Cardinal symptom by manifestation of disease: On clinical examination he had a bilateral positive Menell‘s sign without reduced range of motion. Laboratory tests revealed serologic inflammation (CRP 28,5 mg/l, leukocytosis 26,8 gpt/l), a markedly elevated soluble IL-2 receptor of 7417 U/ml, reduction of peripheral CD25+CD127- regulatory T cells and an increase in effector memory CD4+ and CD8+ T cells.
Diagnostics: An MRI of the sacroiliac joints showed small erosions and a bilateral bone marrow edema together with contrast medium uptake indicative of sacroiliitis. Testing for HLA–B27 was negative and no other symptoms typically present in axial spondyloarthritis (SpA) were reported (uveitis, dactylitis, psoriasis, or inflammatory bowel disease).
Therapy: Oral prednisolone 20 mg daily without non-steroidal antiphlogistics (due to concomitant interstitial nephritis) was initiated. Despite treatment, his symptoms did not improve after 2 months.

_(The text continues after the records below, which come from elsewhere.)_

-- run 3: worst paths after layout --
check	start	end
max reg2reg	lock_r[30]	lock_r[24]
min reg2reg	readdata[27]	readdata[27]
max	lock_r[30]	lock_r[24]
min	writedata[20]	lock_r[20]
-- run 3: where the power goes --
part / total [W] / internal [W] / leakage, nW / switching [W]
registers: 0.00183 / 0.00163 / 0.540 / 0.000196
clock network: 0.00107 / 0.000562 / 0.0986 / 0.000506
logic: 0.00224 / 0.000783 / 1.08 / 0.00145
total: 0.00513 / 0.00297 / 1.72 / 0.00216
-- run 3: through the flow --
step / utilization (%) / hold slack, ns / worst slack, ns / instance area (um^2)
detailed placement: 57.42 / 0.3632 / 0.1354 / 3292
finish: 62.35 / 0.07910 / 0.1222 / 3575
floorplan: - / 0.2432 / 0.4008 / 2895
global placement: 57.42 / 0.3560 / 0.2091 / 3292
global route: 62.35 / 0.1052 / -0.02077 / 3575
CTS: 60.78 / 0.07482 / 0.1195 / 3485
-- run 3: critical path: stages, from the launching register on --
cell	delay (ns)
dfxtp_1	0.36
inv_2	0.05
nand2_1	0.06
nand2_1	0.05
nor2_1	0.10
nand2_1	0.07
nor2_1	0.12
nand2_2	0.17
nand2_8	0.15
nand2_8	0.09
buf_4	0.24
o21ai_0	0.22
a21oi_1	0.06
## src/tpd_defs.vh

```
// constants shared by the debug probe port files
// assumes a 40 MHz reference clock and a byte-addressed Avalon-MM slave
`ifndef TPD_DEFS_VH
`define TPD_DEFS_VH

// ********************************************************
// register offsets (byte addresses)
// ********************************************************
`define TPD_OFF_CTRL    4'h0
`define TPD_OFF_SCEN    4'h4
`define TPD_OFF_DIV     4'h8
`define TPD_OFF_STAT    4'hC

// ********************************************************
// field positions and reset values
// ********************************************************
`define TPD_CTRL_OVR    0
`define TPD_STAT_VALID  8
`define TPD_STAT_DRV_LO 16
`define TPD_CTRL_RST    1'h0
`define TPD_SCEN_RST    3'h0
`define TPD_DIV_RST     8'h01

// ********************************************************
// scenario codes and output patterns
// ********************************************************
`define TPD_SCEN_QUIET  3'h0
`define TPD_SCEN_CLKDBG 3'h2
`define TPD_CLK_MASK    8'h87
`define TPD_LEVEL_PAT   8'h68

// ********************************************************
// timing
// ********************************************************
`define TPD_REF_KHZ     40000
`define TPD_F0_KHZ      60000
`define TPD_F1_KHZ      30000
`define TPD_F7_KHZ      7500
`define TPD_F2MIN_KHZ   700
`define TPD_F2MAX_KHZ   22500
`define TPD_SETTLE      3'h4

`endif

```

## src/tpd_pin_sync.v

```verilog
// three-stage synchroniser for the probe pin inputs
// assumes asynchronous pin levels and one reference clock
module tpd_pin_sync #(
    parameter WIDTH = 8
) (
    input  wire             ref_clk,
    input  wire             rst,
    input  wire [WIDTH-1:0] pinIn,
    output reg  [WIDTH-1:0] pinStable
);

    reg [WIDTH-1:0] stage1;
    reg [WIDTH-1:0] stage2;
    reg [WIDTH-1:0] stage3;

    // ********************************************************
    // shift chain; a value counts once stages two and three agree
    // ********************************************************
    always @(posedge ref_clk or posedge rst) begin
        if (rst) begin
            stage1    <= {WIDTH{1'b0}};
            stage2    <= {WIDTH{1'b0}};
            stage3    <= {WIDTH{1'b0}};
            pinStable <= {WIDTH{1'b0}};
        end else begin
            stage1 <= pinIn;
            stage2 <= stage1;
            stage3 <= stage2;
            if (stage2 == stage3) begin
                pinStable <= stage3;
            end
        end
    end

endmodule

```

## src/tpd_clock_div.v

```verilog
// toggle divider producing one debug clock from the reference clock
// assumes halfPeriod of at least one; zero is treated as one
module tpd_clock_div (
    input  wire       ref_clk,
    input  wire       rst,
    input  wire       enable,
    input  wire [7:0] halfPeriod,
    output reg        clkOut
);

    reg [7:0] count;

    always @(posedge ref_clk or posedge rst) begin
        if (rst) begin
            count  <= 8'h00;
            clkOut <= 1'b0;
        end else if (!enable) begin
            count  <= 8'h00;
            clkOut <= 1'b0;
        end else if (count + 8'h01 >= halfPeriod) begin
            count  <= 8'h00;
            clkOut <= ~clkOut;
        end else begin
            count <= count + 8'h01;
        end
    end

endmodule

```

## src/tpd_debug_port.v

```verilog
// eight-pin calibration and debug probe port with an Avalon-MM register slave
// assumes rst is the system reset, straps hold steady around its release,
// and an external pin model resolves each pin from its active-low enable
//
// Function
// - all eight probe pins stay undriven inputs during reset and become outputs after release only while the clock debug code is active.
// - the pin levels are sampled after reset release and held as the configuration until reset.
// - capture happens once per reset release; later pin changes have no effect.
// - the all-zero pulldown default leaves all eight pins undriven.
// - the clock debug code drives clocks on pins 0, 1, 2 and 7, pins 3, 5, 6 high, pin 4 low.
// - software may replace the strap selection at any time after reset.
//
// The register offsets and register access over Avalon-MM were left to the implementer.
`include "tpd_defs.vh"

module tpd_debug_port #(
    parameter PINS = 8
) (
    input  wire            ref_clk,
    input  wire            rst,
    input  wire [3:0]      avs_address,
    input  wire            avs_read,
    input  wire            avs_write,
    input  wire [3:0]      avs_byteenable,
    input  wire [31:0]     avs_writedata,
    output reg  [31:0]     avs_readdata,
    output wire            avs_waitrequest,
    input  wire [PINS-1:0] debugProbePinIn,
    output reg  [PINS-1:0] debugProbePinOut,
    output reg  [PINS-1:0] debugProbePinOeN,
    output reg  [PINS-1:0] strapCapture,
    output reg             strapValid
);

    // ********************************************************
    // debug clock half periods in reference cycles
    // ********************************************************
    // 60 and 30 MHz are beyond a toggle of the 40 MHz reference; both clamp
    // to a one-cycle half period (20 MHz), and 7.5 MHz rounds to 10 MHz
    localparam integer HP0_RAW   = `TPD_REF_KHZ / (2 * `TPD_F0_KHZ);
    localparam integer HP1_RAW   = `TPD_REF_KHZ / (2 * `TPD_F1_KHZ);
    localparam integer HP7_RAW   = `TPD_REF_KHZ / (2 * `TPD_F7_KHZ);
    localparam integer HP2_MAXR  = `TPD_REF_KHZ / (2 * `TPD_F2MIN_KHZ);
    localparam integer HP2_MINR  = (`TPD_REF_KHZ + 2 * `TPD_F2MAX_KHZ - 1)
                                   / (2 * `TPD_F2MAX_KHZ);
    localparam [7:0]   HP0       = (HP0_RAW < 1) ? 8'h01 : HP0_RAW[7:0];
    localparam [7:0]   HP1       = (HP1_RAW < 1) ? 8'h01 : HP1_RAW[7:0];
    localparam [7:0]   HP7       = (HP7_RAW < 1) ? 8'h01 : HP7_RAW[7:0];
    localparam [7:0]   HP2_MAX   = (HP2_MAXR < 1) ? 8'h01 : HP2_MAXR[7:0];
    localparam [7:0]   HP2_MIN   = (HP2_MINR < 1) ? 8'h01 : HP2_MINR[7:0];

    localparam integer    STAT_SCEN_LO = 24;
    localparam [PINS-1:0] LEVEL_PAT    = `TPD_LEVEL_PAT;

    // ********************************************************
    // capture states
    // ********************************************************
    localparam [1:0] ST_SETTLE  = 2'h0;
    localparam [1:0] ST_CAPTURE = 2'h1;
    localparam [1:0] ST_RUN     = 2'h2;

    // ********************************************************
    // state and datapath signals
    // ********************************************************
    reg  [1:0]      state;
    reg  [1:0]      next_state;
    reg  [2:0]      settleCount;
    wire [PINS-1:0] pinStable;

    reg             swOverride;
    reg  [2:0]      swScenario;
    reg  [7:0]      pin2Half;
    reg             busAck;

    reg  [2:0]      activeScenario;
    reg             clockDebug;
    wire [3:0]      divClk;
    reg  [7:0]      divHalf [0:3];
    reg  [PINS-1:0] next_pinOut;
    reg  [PINS-1:0] next_oeN;
    reg  [31:0]     next_readdata;
    wire            busReq;
    wire            busTake;
    wire            wrLow;
    reg  [7:0]      divClamped;
    wire [PINS-1:0] pinSource;

    // ********************************************************
    // strap sampling
    // ********************************************************
    // straps pass the three-flop chain before they count
    tpd_pin_sync #(
        .WIDTH     (PINS)
    ) u_sync (
        .ref_clk   (ref_clk),
        .rst       (rst),
        .pinIn     (debugProbePinIn),
        .pinStable (pinStable)
    );

    // the chain needs three edges to fill and one more to agree, so capture
    // waits out the settle count and then takes the strap present at release
    // pins stay undriven until the strap is taken, so the chain sees only straps
    always @* begin
        next_state = state;
        case (state)
            ST_SETTLE: begin
                if (settleCount >= `TPD_SETTLE) begin
                    next_state = ST_CAPTURE;
                end
            end
            ST_CAPTURE: begin
                next_state = ST_RUN;
            end
            ST_RUN: begin
                next_state = ST_RUN;
            end
            default: begin
                next_state = ST_SETTLE;
            end
        endcase
    end

    always @(posedge ref_clk or posedge rst) begin
        if (rst) begin
            state        <= ST_SETTLE;
            settleCount  <= 3'h0;
            strapCapture <= {PINS{1'b0}};
            strapValid   <= 1'b0;
        end else begin
            state <= next_state;
            if (state == ST_SETTLE) begin
                settleCount <= settleCount + 3'h1;
            end
            // strap is taken once, on the single pass through capture
            if (state == ST_CAPTURE) begin
                strapCapture <= pinStable;
                strapValid   <= 1'b1;
            end
        end
    end

    // ********************************************************
    // register slave
    // ********************************************************
    // one wait state on every access: the ack flop rises in the first request
    // cycle, read data is loaded on that same edge, and a write lands on the
    // edge that ends the second cycle, and only with byte lane 0 enabled
    assign busReq          = avs_read | avs_write;
    assign busTake         = busReq & busAck;
    assign avs_waitrequest = busReq & ~busAck;
    assign wrLow           = avs_write & busTake & avs_byteenable[0];

    // pin 2 half period is clamped on write to keep it inside its allowed band
    always @* begin
        divClamped = avs_writedata[7:0];
        if (divClamped < HP2_MIN) begin
            divClamped = HP2_MIN;
        end else if (divClamped > HP2_MAX) begin
            divClamped = HP2_MAX;
        end
    end

    always @* begin
        next_readdata = 32'h0000_0000;
        case (avs_address)
            `TPD_OFF_CTRL: begin
                next_readdata[`TPD_CTRL_OVR] = swOverride;
            end
            `TPD_OFF_SCEN: begin
                next_readdata[2:0] = swScenario;
            end
            `TPD_OFF_DIV: begin
                next_readdata[7:0] = pin2Half;
            end
            `TPD_OFF_STAT: begin
                // live status: strap, capture flag, driven pins, active scenario
                next_readdata[PINS-1:0]                     = strapCapture;
                next_readdata[`TPD_STAT_VALID]              = strapValid;
                next_readdata[`TPD_STAT_DRV_LO+PINS-1:16]   = ~debugProbePinOeN;
                next_readdata[STAT_SCEN_LO+2:STAT_SCEN_LO]  = activeScenario;
            end
            default: begin
                next_readdata = 32'h0000_0000;
            end
        endcase
    end

    always @(posedge ref_clk or posedge rst) begin
        if (rst) begin
            busAck       <= 1'b0;
            avs_readdata <= 32'h0000_0000;
            swOverride   <= `TPD_CTRL_RST;
            swScenario   <= `TPD_SCEN_RST;
            pin2Half     <= `TPD_DIV_RST;
        end else begin
            busAck <= busReq & ~busAck;
            if (avs_read & ~busAck) begin
                avs_readdata <= next_readdata;
            end
            if (wrLow) begin
                case (avs_address)
                    `TPD_OFF_CTRL: begin
                        swOverride <= avs_writedata[`TPD_CTRL_OVR];
                    end
                    `TPD_OFF_SCEN: begin
                        swScenario <= avs_writedata[2:0];
                    end
                    `TPD_OFF_DIV: begin
                        pin2Half <= divClamped;
                    end
                    default: begin
                        swOverride <= swOverride;
                    end
                endcase
            end
        end
    end

    // ********************************************************
    // scenario selection
    // ********************************************************
    always @* begin
        // the strap only gives the default; a software override replaces it
        if (swOverride) begin
            activeScenario = swScenario;
        end else begin
            activeScenario = strapCapture[2:0];
        end
        clockDebug = strapValid && (state == ST_RUN)
                     && (activeScenario == `TPD_SCEN_CLKDBG);
    end

    // ********************************************************
    // debug clocks on pins 0, 1, 2 and 7
    // ********************************************************
    always @* begin
        divHalf[0] = HP0;
        divHalf[1] = HP1;
        divHalf[2] = pin2Half;
        divHalf[3] = HP7;
    end

    // dividers stop and park low outside clock debug, so a re-enable starts clean
    genvar gi;
    generate
        for (gi = 0; gi < 4; gi = gi + 1) begin : g_div
            tpd_clock_div u_div (
                .ref_clk    (ref_clk),
                .rst        (rst),
                .enable     (clockDebug),
                .halfPeriod (divHalf[gi]),
                .clkOut     (divClk[gi])
            );
        end
    endgenerate

    // ********************************************************
    // per-pin source in clock debug
    // ********************************************************
    genvar pi;
    generate
        for (pi = 0; pi < PINS; pi = pi + 1) begin : g_pin
            if (pi == 0) begin : g_fast0
                assign pinSource[pi] = divClk[0];
            end else if (pi == 1) begin : g_fast1
                assign pinSource[pi] = divClk[1];
            end else if (pi == 2) begin : g_var2
                assign pinSource[pi] = divClk[2];
            end else if (pi == 7) begin : g_slow7
                assign pinSource[pi] = divClk[3];
            end else begin : g_level
                assign pinSource[pi] = LEVEL_PAT[pi];
            end
        end
    endgenerate

    // ********************************************************
    // pin drive
    // ********************************************************
    // pins leave high impedance only for the clock debug code
    always @* begin
        next_pinOut = {PINS{1'b0}};
        next_oeN    = {PINS{1'b1}};
        if (clockDebug) begin
            next_oeN    = {PINS{1'b0}};
            next_pinOut = pinSource;
        end
    end

    always @(posedge ref_clk or posedge rst) begin
        if (rst) begin
            debugProbePinOut <= {PINS{1'b0}};
            debugProbePinOeN <= {PINS{1'b1}};
        end else begin
            debugProbePinOut <= next_pinOut;
            debugProbePinOeN <= next_oeN;
        end
    end

endmodule

```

Further course: Therefore, he was treated with 1 mg sirolimus per day, which lead to a complete resolution of lower back pain within 5 weeks. Although occurrence of peripheral arthritis is reported in CTLA-4 insufficiency, sacroiliac manifestations have not been described to date. This case adds to our knowledge of the wide spectrum of autoimmune manifestations in CTLA-4 insufficiency and may shed some light on the role of regulatory T cells in sacroiliitis development.
Disclosures: None. Authors Lukas Bossaller and Almut Meyer-Bahlburg contributed equally to the abstract.